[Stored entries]

==> src/flat_wrapper.sv <==
// flat-port wrapper written by rule: the top's interface ports become plain ports
module conf_slave_sram_like_flat 
#(
  parameter int          RESP_LAT  = 2,
  parameter logic [31:0] TIMER_RST = 32'h0
)
  (clk, rst, switch, led, num_data, bus_conf_data_req, bus_conf_data_wr, bus_conf_data_size, bus_conf_data_addr, bus_conf_data_wdata, bus_conf_data_rdata, bus_conf_data_addr_ok, bus_conf_data_data_ok);
  conf_slave_sram_like_if bus_i ();
  input  logic clk;
  input  logic rst;
  input  logic [15:0] switch;
  output logic [15:0] led;
  output logic [31:0] num_data;
  input wire logic [$bits(bus_i.conf_data_req)-1:0] bus_conf_data_req;
  input wire logic [$bits(bus_i.conf_data_wr)-1:0] bus_conf_data_wr;
  input wire logic [$bits(bus_i.conf_data_size)-1:0] bus_conf_data_size;
  input wire logic [$bits(bus_i.conf_data_addr)-1:0] bus_conf_data_addr;
  input wire logic [$bits(bus_i.conf_data_wdata)-1:0] bus_conf_data_wdata;
  output wire logic [$bits(bus_i.conf_data_rdata)-1:0] bus_conf_data_rdata;
  output wire logic [$bits(bus_i.conf_data_addr_ok)-1:0] bus_conf_data_addr_ok;
  output wire logic [$bits(bus_i.conf_data_data_ok)-1:0] bus_conf_data_data_ok;
  assign bus_i.conf_data_req = bus_conf_data_req;
  assign bus_i.conf_data_wr = bus_conf_data_wr;
  assign bus_i.conf_data_size = bus_conf_data_size;
  assign bus_i.conf_data_addr = bus_conf_data_addr;
  assign bus_i.conf_data_wdata = bus_conf_data_wdata;
  assign bus_conf_data_rdata = bus_i.conf_data_rdata;
  assign bus_conf_data_addr_ok = bus_i.conf_data_addr_ok;
  assign bus_conf_data_data_ok = bus_i.conf_data_data_ok;
  conf_slave_sram_like #(.RESP_LAT(RESP_LAT), .TIMER_RST(TIMER_RST)) u_core (.clk(clk), .rst(rst), .bus(bus_i), .switch(switch), .led(led), .num_data(num_data));
endmodule
==> config.mk <==
export PLATFORM = sky130hd
export DESIGN_NAME = conf_slave_sram_like_flat
export DESIGN_NICKNAME = d
export VERILOG_FILES = /design/src/rtl/conf_slave_sram_like_if.sv /design/src/rtl/conf_slave_sram_like.sv /design/src/flat_wrapper.sv
export SDC_FILE = /design/constraint.sdc
export NUM_CORES = 1
export LEC_CHECK = 0
export ABC_AREA = 1
export CAP_MARGIN = 20
export CELL_PAD_IN_SITES_DETAIL_PLACEMENT = 2
export CELL_PAD_IN_SITES_GLOBAL_PLACEMENT = 2
export CORE_MARGIN = 5
export CORE_UTILIZATION = 40
export DETAILED_ROUTE_END_ITERATION = 6
export DONT_BUFFER_PORTS = 1
export PLACE_DENSITY_LB_ADDON = 0.08
export SYNTH_ARGS = -nofsm -noshare
export SYNTH_HDL_FRONTEND = slang
export SYNTH_SLANG_ARGS = --single-unit
==> constraint.sdc <==
create_clock -name clk -period 7.3 [get_ports clk]
set_clock_uncertainty 0.2 [all_clocks]
set_input_delay 1.095 -clock clk [delete_from_list [all_inputs] [get_ports clk]]
set_output_delay 1.095 -clock clk [all_outputs]
set_load 0.05 [all_outputs]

Task directions –
Could each line above be retyped exactly?

Solution for this problem –
==> src/flat_wrapper.sv <==
// flat-port wrapper written by rule: the top's interface ports become plain ports
module conf_slave_sram_like_flat 
#(
  parameter int          RESP_LAT  = 2,
  parameter logic [31:0] TIMER_RST = 32'h0
)
  (clk, rst, switch, led, num_data, bus_conf_data_req, bus_conf_data_wr, bus_conf_data_size, bus_conf_data_addr, bus_conf_data_wdata, bus_conf_data_rdata, bus_conf_data_addr_ok, bus_conf_data_data_ok);
  conf_slave_sram_like_if bus_i ();
  input  logic clk;
  input  logic rst;
  input  logic [15:0] switch;
  output logic [15:0] led;
  output logic [31:0] num_data;
  input wire logic [$bits(bus_i.conf_data_req)-1:0] bus_conf_data_req;
  input wire logic [$bits(bus_i.conf_data_wr)-1:0] bus_conf_data_wr;
  input wire logic [$bits(bus_i.conf_data_size)-1:0] bus_conf_data_size;
  input wire logic [$bits(bus_i.conf_data_addr)-1:0] bus_conf_data_addr;
  input wire logic [$bits(bus_i.conf_data_wdata)-1:0] bus_conf_data_wdata;
  output wire logic [$bits(bus_i.conf_data_rdata)-1:0] bus_conf_data_rdata;
  output wire logic [$bits(bus_i.conf_data_addr_ok)-1:0] bus_conf_data_addr_ok;
  output wire logic [$bits(bus_i.conf_data_data_ok)-1:0] bus_conf_data_data_ok;
  assign bus_i.conf_data_req = bus_conf_data_req;
  assign bus_i.conf_data_wr = bus_conf_data_wr;
  assign bus_i.conf_data_size = bus_conf_data_size;
  assign bus_i.conf_data_addr = bus_conf_data_addr;
  assign bus_i.conf_data_wdata = bus_conf_data_wdata;
  assign bus_conf_data_rdata = bus_i.conf_data_rdata;
  assign bus_conf_data_addr_ok = bus_i.conf_data_addr_ok;
  assign bus_conf_data_data_ok = bus_i.conf_data_data_ok;
  conf_slave_sram_like #(.RESP_LAT(RESP_LAT), .TIMER_RST(TIMER_RST)) u_core (.clk(clk), .rst(rst), .bus(bus_i), .switch(switch), .led(led), .num_data(num_data));
endmodule
==> config.mk <==
export PLATFORM = sky130hd
export DESIGN_NAME = conf_slave_sram_like_flat
export DESIGN_NICKNAME = d
export VERILOG_FILES = /design/src/rtl/conf_slave_sram_like_if.sv /design/src/rtl/conf_slave_sram_like.sv /design/src/flat_wrapper.sv
export SDC_FILE = /design/constraint.sdc
export NUM_CORES = 1
export LEC_CHECK = 0
export ABC_AREA = 1
export CAP_MARGIN = 20
export CELL_PAD_IN_SITES_DETAIL_PLACEMENT = 2
export CELL_PAD_IN_SITES_GLOBAL_PLACEMENT = 2
export CORE_MARGIN = 5
export CORE_UTILIZATION = 40
export DETAILED_ROUTE_END_ITERATION = 6
export DONT_BUFFER_PORTS = 1
export PLACE_DENSITY_LB_ADDON = 0.08
export SYNTH_ARGS = -nofsm -noshare
export SYNTH_HDL_FRONTEND = slang
export SYNTH_SLANG_ARGS = --single-unit
==> constraint.sdc <==
create_clock -name clk -period 7.3 [get_ports clk]
set_clock_uncertainty 0.2 [all_clocks]
set_input_delay 1.095 -clock clk [delete_from_list [all_inputs] [get_ports clk]]
set_output_delay 1.095 -clock clk [all_outputs]
set_load 0.05 [all_outputs]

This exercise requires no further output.